In this study, we provide an automatic lumbar localization method efficient for abnormal vertebrae based on the local context information of lumbar MR images. The localization results indicate the efficiency of the proposed method for lumbar vertebrae with various abnormalities.
The dataset consists of 100 MRI T2-weighted lumbar scans, acquired under various protocols. The scans contain normal and various abnormal cases. The dataset is split into 22 training and 78 testing images. The scans range in fields of view, containing 7–12 vertebrae starting from the sacrum, with median at 8 per scan. The images were hand-annotated with ground truth as the detection results in Figure1a.
Candidate detection
The vertebrae detection is implemented using a detector constituting latent SVMs on Histogram of Oriented Gradients (HOG) descriptors3. We learn one generic 2D detector for vertebrae bodies (VBs), trained on all VBs in all the training images. For the VB detector, one HOG templates with six parts filters is trained, and the HOG cell size is 8×8 pixels. An iterative learning procedure is employed to pick hard negatives as false positive detections on the negative training images without VBs.
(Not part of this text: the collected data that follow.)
`src/rtl/uart_if.sv`:
```
// -----------------------------------------------------------------------------
// uart_if: bundles the UART host-side handshake and the serial pins.
//   tx_start, tx_data  -> core : transmit request and payload
//   tx_busy, tx_done   <- core : transmit status
//   txd                <- core : serial output pin
//   rxd                -> core : serial input pin (asynchronous)
//   rx_data, rx_valid,
//   rx_frame_err,
//   rx_parity_err      <- core : receive result and error flags
// Modports: slave = the UART core, master = the logic driving it.
// -----------------------------------------------------------------------------
interface uart_if #(
    parameter int DATA_BITS = 8
) ();
    logic                 tx_start;
    logic [DATA_BITS-1:0] tx_data;
    logic                 tx_busy;
    logic                 tx_done;
    logic                 txd;
    logic                 rxd;
    logic [DATA_BITS-1:0] rx_data;
    logic                 rx_valid;
    logic                 rx_frame_err;
    logic                 rx_parity_err;

    modport slave (
        input  tx_start, tx_data, rxd,
        output tx_busy, tx_done, txd, rx_data, rx_valid, rx_frame_err, rx_parity_err
    );

    modport master (
        output tx_start, tx_data, rxd,
        input  tx_busy, tx_done, txd, rx_data, rx_valid, rx_frame_err, rx_parity_err
    );
endinterface

```
`src/rtl/uart_core.sv`:
```
// -----------------------------------------------------------------------------
// uart_core: parametrised full-duplex UART.
//   Configurable payload width, parity (none/even/odd), 1 or 2 stop bits and
//   baud divisor. One free-running oversample tick generator (16 ticks per bit)
//   is shared by TX and RX. RX uses a 2-flop synchroniser, majority vote of the
//   samples at ticks 7/8/9 and reports framing and parity errors.
// Ports:
//   clk       system clock, rising edge
//   reset_n   asynchronous active-low reset
//   loopback  (only with UART_LOOPBACK_EN) RX takes internal txd, pin txd held 1
//   bus       uart_if.slave: tx_start/tx_data/tx_busy/tx_done/txd,
//             rxd/rx_data/rx_valid/rx_frame_err/rx_parity_err
// Optional feature macro: UART_LOOPBACK_EN
// -----------------------------------------------------------------------------
module uart_core #(
    parameter int BAUD_DIV  = 651,
    parameter int DATA_BITS = 8,
    parameter int PARITY    = 0,
    parameter int STOP_BITS = 1
) (
    input  logic  clk,
    input  logic  reset_n,
`ifdef UART_LOOPBACK_EN
    input  logic  loopback,
`endif
    uart_if.slave bus
);
    localparam int   DIV_W   = (BAUD_DIV > 2) ? $clog2(BAUD_DIV) : 1;
    localparam int   BIT_W   = $clog2(DATA_BITS);
    localparam logic PAR_EN  = (PARITY != 0);
    localparam logic PAR_ODD = (PARITY == 2);

    // ---------------------------------------------------------------- ticks
    logic [DIV_W-1:0] br_cnt;
    logic             br_tick;

    assign br_tick = (br_cnt == DIV_W'(BAUD_DIV - 1));

    always_ff @(posedge clk or negedge reset_n) begin
        if (!reset_n)     br_cnt <= '0;
        else if (br_tick) br_cnt <= '0;
        else              br_cnt <= br_cnt + 1'b1;
    end

    // ---------------------------------------------------------- rxd sync
    logic [1:0] rxd_sync;

    always_ff @(posedge clk or negedge reset_n) begin
        if (!reset_n) rxd_sync <= 2'b11;
        else          rxd_sync <= {rxd_sync[0], bus.rxd};
    end

    // ------------------------------------------------------------------ TX
    typedef enum logic [2:0] {TX_IDLE, TX_START, TX_DATA, TX_PARITY, TX_STOP} tx_state_t;

    tx_state_t            tx_state, tx_state_n;
    logic [DATA_BITS-1:0] tx_shreg, tx_shreg_n;
    logic [3:0]           tx_tick, tx_tick_n;
    logic [BIT_W-1:0]     tx_bit, tx_bit_n;
    logic                 tx_stop, tx_stop_n;
    logic                 tx_par, tx_par_n;
    logic                 txd_q, txd_n;
    logic                 tx_done_q, tx_done_n;
    logic                 tx_last;

    // Last oversample tick of the current bit cell.
    assign tx_last = br_tick && (tx_tick == 4'd15);

    always_ff @(posedge clk or negedge reset_n) begin
        if (!reset_n) begin
            tx_state  <= TX_IDLE;
            tx_shreg  <= '0;
            tx_tick   <= '0;
            tx_bit    <= '0;
            tx_stop   <= 1'b0;
            tx_par    <= 1'b0;
            txd_q     <= 1'b1;
            tx_done_q <= 1'b0;
        end else begin
            tx_state  <= tx_state_n;
            tx_shreg  <= tx_shreg_n;
            tx_tick   <= tx_tick_n;
            tx_bit    <= tx_bit_n;
            tx_stop   <= tx_stop_n;
            tx_par    <= tx_par_n;
            txd_q     <= txd_n;
            tx_done_q <= tx_done_n;
        end
    end

    always_comb begin
        tx_state_n = tx_state;
        tx_shreg_n = tx_shreg;
        tx_tick_n  = tx_tick;
        tx_bit_n   = tx_bit;
        tx_stop_n  = tx_stop;
        tx_par_n   = tx_par;
        tx_done_n  = 1'b0;
        txd_n      = 1'b1;

        if (tx_state != TX_IDLE && br_tick) tx_tick_n = tx_tick + 4'd1;

        case (tx_state)
            TX_IDLE: begin
                if (bus.tx_start) begin
                    tx_shreg_n = bus.tx_data;
                    tx_par_n   = (^bus.tx_data) ^ PAR_ODD;
                    tx_tick_n  = '0;
                    tx_bit_n   = '0;
                    tx_stop_n  = 1'b0;
                    tx_state_n = TX_START;
                end
            end
            TX_START: if (tx_last) tx_state_n = TX_DATA;
            TX_DATA: begin
                if (tx_last) begin
                    tx_shreg_n = tx_shreg >> 1;
                    if (tx_bit == BIT_W'(DATA_BITS - 1))
                        tx_state_n = PAR_EN ? TX_PARITY : TX_STOP;
                    else
                        tx_bit_n = tx_bit + 1'b1;
                end
            end
            TX_PARITY: if (tx_last) tx_state_n = TX_STOP;
            TX_STOP: begin
                if (tx_last) begin
                    if (tx_stop == 1'(STOP_BITS - 1)) begin
                        tx_state_n = TX_IDLE;
                        tx_done_n  = 1'b1;
                    end else begin
                        tx_stop_n = 1'b1;
                    end
                end
            end
            default: tx_state_n = TX_IDLE;
        endcase

        // txd is registered from the next state so the pin never glitches.
        case (tx_state_n)
            TX_START:  txd_n = 1'b0;
            TX_DATA:   txd_n = tx_shreg_n[0];
            TX_PARITY: txd_n = tx_par_n;
            default:   txd_n = 1'b1;
        endcase
    end

    assign bus.tx_busy = (tx_state != TX_IDLE);
    assign bus.tx_done = tx_done_q;
`ifdef UART_LOOPBACK_EN
    assign bus.txd     = loopback ? 1'b1 : txd_q;
`else
    assign bus.txd     = txd_q;
`endif

    // ------------------------------------------------------------------ RX
    typedef enum logic [2:0] {RX_IDLE, RX_START, RX_DATA, RX_PARITY, RX_STOP} rx_state_t;

    rx_state_t            rx_state, rx_state_n;
    logic [DATA_BITS-1:0] rx_shreg, rx_shreg_n;
    logic [3:0]           rx_tick, rx_tick_n;
    logic [BIT_W-1:0]     rx_bit, rx_bit_n;
    logic                 rx_s7, rx_s7_n, rx_s8, rx_s8_n;
    logic                 rx_acc, rx_acc_n;      // running XOR of received payload
    logic                 rx_pend, rx_pend_n;    // parity mismatch awaiting stop bit
    logic                 rx_prev;
    logic [DATA_BITS-1:0] rx_data_q, rx_data_n;
    logic                 rx_valid_q, rx_valid_n;
    logic                 rx_fe_q, rx_fe_n;
    logic                 rx_pe_q, rx_pe_n;
    logic                 rx_in, rx_samp, rx_end, rx_maj;

`ifdef UART_LOOPBACK_EN
    // Source select only changes between frames so a frame is never split.
    logic lb_sel;

    always_ff @(posedge clk or negedge reset_n) begin
        if (!reset_n)                lb_sel <= 1'b0;
        else if (rx_state == RX_IDLE) lb_sel <= loopback;
    end

    assign rx_in = lb_sel ? txd_q : rxd_sync[1];
`else
    assign rx_in = rxd_sync[1];
`endif

    assign rx_samp = br_tick && (rx_tick == 4'd9);
    assign rx_end  = br_tick && (rx_tick == 4'd15);
    assign rx_maj  = (rx_s7 & rx_s8) | (rx_s7 & rx_in) | (rx_s8 & rx_in);

    always_ff @(posedge clk or negedge reset_n) begin
        if (!reset_n) begin
            rx_state   <= RX_IDLE;
            rx_shreg   <= '0;
            rx_tick    <= '0;
            rx_bit     <= '0;
            rx_s7      <= 1'b1;
            rx_s8      <= 1'b1;
            rx_acc     <= 1'b0;
            rx_pend    <= 1'b0;
            rx_prev    <= 1'b1;
            rx_data_q  <= '0;
            rx_valid_q <= 1'b0;
            rx_fe_q    <= 1'b0;
            rx_pe_q    <= 1'b0;
        end else begin
            rx_state   <= rx_state_n;
            rx_shreg   <= rx_shreg_n;
            rx_tick    <= rx_tick_n;
            rx_bit     <= rx_bit_n;
            rx_s7      <= rx_s7_n;
            rx_s8      <= rx_s8_n;
            rx_acc     <= rx_acc_n;
            rx_pend    <= rx_pend_n;
            rx_prev    <= rx_in;
            rx_data_q  <= rx_data_n;
            rx_valid_q <= rx_valid_n;
            rx_fe_q    <= rx_fe_n;
            rx_pe_q    <= rx_pe_n;
        end
    end

    always_comb begin
        rx_state_n = rx_state;
        rx_shreg_n = rx_shreg;
        rx_tick_n  = rx_tick;
        rx_bit_n   = rx_bit;
        rx_s7_n    = rx_s7;
        rx_s8_n    = rx_s8;
        rx_acc_n   = rx_acc;
        rx_pend_n  = rx_pend;
        rx_data_n  = rx_data_q;
        rx_valid_n = 1'b0;
        rx_fe_n    = rx_fe_q;
        rx_pe_n    = rx_pe_q;

        if (rx_state != RX_IDLE && br_tick) begin
            rx_tick_n = rx_tick + 4'd1;
            if (rx_tick == 4'd7) rx_s7_n = rx_in;
            if (rx_tick == 4'd8) rx_s8_n = rx_in;
        end

        case (rx_state)
            RX_IDLE: begin
                if (rx_prev && !rx_in) begin
                    rx_tick_n  = '0;
                    rx_bit_n   = '0;
                    rx_acc_n   = 1'b0;
                    rx_pend_n  = 1'b0;
                    rx_state_n = RX_START;
                end
            end
            RX_START: begin
                if (rx_samp && rx_maj) rx_state_n = RX_IDLE;   // glitch, not a start bit
                else if (rx_end)       rx_state_n = RX_DATA;
            end
            RX_DATA: begin
                if (rx_samp) begin
                    rx_shreg_n = {rx_maj, rx_shreg[DATA_BITS-1:1]};
                    rx_acc_n   = rx_acc ^ rx_maj;
                end
                if (rx_end) begin
                    if (rx_bit == BIT_W'(DATA_BITS - 1))
                        rx_state_n = PAR_EN ? RX_PARITY : RX_STOP;
                    else
                        rx_bit_n = rx_bit + 1'b1;
                end
            end
            RX_PARITY: begin
                if (rx_samp) rx_pend_n = rx_maj ^ rx_acc ^ PAR_ODD;
                if (rx_end)  rx_state_n = RX_STOP;
            end
            RX_STOP: begin
                // Finish at the majority point so a following start bit is not missed.
                if (rx_samp) begin
                    rx_data_n  = rx_shreg;
                    rx_valid_n = 1'b1;
                    rx_fe_n    = ~rx_maj;
                    rx_pe_n    = PAR_EN & rx_pend;
                    rx_state_n = RX_IDLE;
                end
            end
            default: rx_state_n = RX_IDLE;
        endcase
    end

    assign bus.rx_data       = rx_data_q;
    assign bus.rx_valid      = rx_valid_q;
    assign bus.rx_frame_err  = rx_fe_q;
    assign bus.rx_parity_err = rx_pe_q;

endmodule

```
`src/flat_wrapper.sv`:
```
// flat-port wrapper written by rule: the top's interface ports become plain ports
module uart_core_flat 
#(
    parameter int BAUD_DIV  = 651,
    parameter int DATA_BITS = 8,
    parameter int PARITY    = 0,
    parameter int STOP_BITS = 1
)
  (clk, reset_n, bus_tx_start, bus_tx_data, bus_rxd, bus_tx_busy, bus_tx_done, bus_txd, bus_rx_data, bus_rx_valid, bus_rx_frame_err, bus_rx_parity_err);
  uart_if #(.DATA_BITS(DATA_BITS)) bus_i ();
  input  logic clk;
  input  logic reset_n;
  input wire logic [$bits(bus_i.tx_start)-1:0] bus_tx_start;
  input wire logic [$bits(bus_i.tx_data)-1:0] bus_tx_data;
  input wire logic [$bits(bus_i.rxd)-1:0] bus_rxd;
  output wire logic [$bits(bus_i.tx_busy)-1:0] bus_tx_busy;
  output wire logic [$bits(bus_i.tx_done)-1:0] bus_tx_done;
  output wire logic [$bits(bus_i.txd)-1:0] bus_txd;
  output wire logic [$bits(bus_i.rx_data)-1:0] bus_rx_data;
  output wire logic [$bits(bus_i.rx_valid)-1:0] bus_rx_valid;
  output wire logic [$bits(bus_i.rx_frame_err)-1:0] bus_rx_frame_err;
  output wire logic [$bits(bus_i.rx_parity_err)-1:0] bus_rx_parity_err;
  assign bus_i.tx_start = bus_tx_start;
  assign bus_i.tx_data = bus_tx_data;
  assign bus_i.rxd = bus_rxd;
  assign bus_tx_busy = bus_i.tx_busy;
  assign bus_tx_done = bus_i.tx_done;
  assign bus_txd = bus_i.txd;
  assign bus_rx_data = bus_i.rx_data;
  assign bus_rx_valid = bus_i.rx_valid;
  assign bus_rx_frame_err = bus_i.rx_frame_err;
  assign bus_rx_parity_err = bus_i.rx_parity_err;
  uart_core #(.BAUD_DIV(BAUD_DIV), .DATA_BITS(DATA_BITS), .PARITY(PARITY), .STOP_BITS(STOP_BITS)) u_core (.clk(clk), .reset_n(reset_n), .bus(bus_i));
endmodule
```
During the test time of candidate detection, a sagittal scan is taken as input, and tight bounding boxes around vertebrae candidates are returned as output. Next, a conventional greedy non-maximum suppression (cNMS) algorithm and a modified NMS (mNMS) are employed to remove most of the false positive detections. The mNMS is employed after cNMS as follows to remove the false positive detections with less or no overlapping with any another detection, such as processus spinosus. The lower scoring detection is removed if two bounding boxes overlap 50% along the vertical direction in a sagittal image instead of area.
Detection correction
After candidate detection (Figure1a), we need detection correction since the result of the HOG detector is imperfect, containing missing VBs such as that with schmorl node and severe Modic changes. In order to fill missed vertebrae, a spine center curve is extracted according to all detected vertebra candidates (Figure1b). For each point on this curve, we calculate the average intensity over nearest 30 pixels on their respective normals. Then using this intensity curve (Figure1e) along spine center curve, local minimum under 0.1 in the intensity-normalized image can be seen as locations of each Anulus Fibrosus, then the disc center locations are obtained on vertical axis, as in Figure1e. Combining the locations on horizontal axis and vertical axis, the candidate locations of each disc is got on the chosen sagittal slice, as in Figure1f. Then the center of every two candidate disc locations is selected as the candidate locations of each VB (Figure1g). The missing VB candidates can be retrieved according the locations by comparing the candidates detected by HOG detector and the corrected ones (Figure1c). After candidate detection and correction, the bottom location is considered as the fifth lumbar (L5) VB since the sacrum vertebrae is not detected, and then the L1-L4 VB are localized successively (Figure1d). The main framework is shown in the Figure1.
[1] Cheung K M C, et al. Spine, 2009, 34(9): 934-940.
[2] Rak M, et al. IJCARS, 2016, 11(8): 1445-1465.
[3] Felzenszwalb P F, et al. TPAMI, 2010, 32(9): 1627-1645.